All that said, enjoy a few of my favorite photos from my trip.
- Axed the newsletter – I’ve gone back and forth on whether or not I should continue the Wandering Souldier newsletter, and I’ve finally decided to axe it. It has been a crazy year and with the future showing no signs of slowing down, something had to go. For now, writing and photography are my two main priorities. Perhaps I’ll revive the newsletter one day when WS gains more traction, but until then, it’s one less thing to worry about. As for my free photo e-book, the current version will still be available to anyone who wants it, but I’m working on making it “100 Snapshots from Around the World” instead of 75. When the new version is ready, I’ll let you know!
- T-shirts – Remember those t-shirt designs I showed you a while back? I have yet to do anything with them, but since I’ve got some quality time in airports ahead of me, it will be a good opportunity to finally get the Teespring campaigns up and running. When I do, you’ll see a post here on WS as well as updates on all my social media accounts.
- Go Pro – If you read the captions on the photos in this post, you’ll know that I bought a GoPro. It was an early birthday present to myself. My trip to Banff was the first test run with this camera, and I’m VERY happy with the results. Needless to say, I’m looking forward to exploring the world through a new lens and taking lots of photographs to ignite your wanderlust (might even start doing videos).
- Wandering Nippon – Given that I’m relocating to Japan, it’s safe to say that, moving forward, posts will be Japan focused. Not all of them, but with a new series called Wandering Nippon, I hope to showcase everything I love about Japan through photos, food, and stories. It will be my effort to entice as many friends and readers to come visit.
Final Thoughts on Leaving
When I sit down and try to muddle my way through a Japanese newspaper, I end up just staring at the page, hoping that my brain will magically translate the content. As I dig further into the nitty gritty of the language, I edge closer to a mental breakdown. Maybe I’m in over my head. Scratch that, I’m definitely in over my head. There’s no denying that I have my work cut out for me learning the language and adapting to life and customs in a new country. But, just when I think I should call this whole thing off, I see pictures online, watch my favorite Japanese television shows and remember just how badly I want to move to Japan. I sit back and let my mind succumb to all the possibilities, learning opportunities, and travels that await on the other side of this anxiousness. I’m ready. I’ve been ready, and I remind myself that the first step is always the hardest.

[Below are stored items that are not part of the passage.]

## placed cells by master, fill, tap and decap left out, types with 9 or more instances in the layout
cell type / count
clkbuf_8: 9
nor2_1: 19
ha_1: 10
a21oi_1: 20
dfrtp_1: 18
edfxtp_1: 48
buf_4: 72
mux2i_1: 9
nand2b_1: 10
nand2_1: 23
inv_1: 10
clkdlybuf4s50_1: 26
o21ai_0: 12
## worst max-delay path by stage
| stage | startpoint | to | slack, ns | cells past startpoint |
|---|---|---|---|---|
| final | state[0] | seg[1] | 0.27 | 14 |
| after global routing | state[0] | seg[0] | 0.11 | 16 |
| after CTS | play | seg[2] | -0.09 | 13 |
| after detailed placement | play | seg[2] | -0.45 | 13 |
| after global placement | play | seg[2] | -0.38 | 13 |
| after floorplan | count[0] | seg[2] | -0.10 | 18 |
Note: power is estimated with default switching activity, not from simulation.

At work, they asked me what I’ll miss when I leave. Friends and family, that’s it. Things like favorite foods, phones, books, etc. can be replaced, but people cannot. The last few days have been full of farewells, each goodbye leaving me feeling more somber than the last. More than that, I’m left with a sense that there’s not a place here for me anymore, I’ve outgrown my old life. I’m overdue for moving on, starting anew somewhere with people my own age, a fresh environment for my creativity and curiosity to run wild. So I’m jumping in with both feet ready to work hard to keep my dreams alive.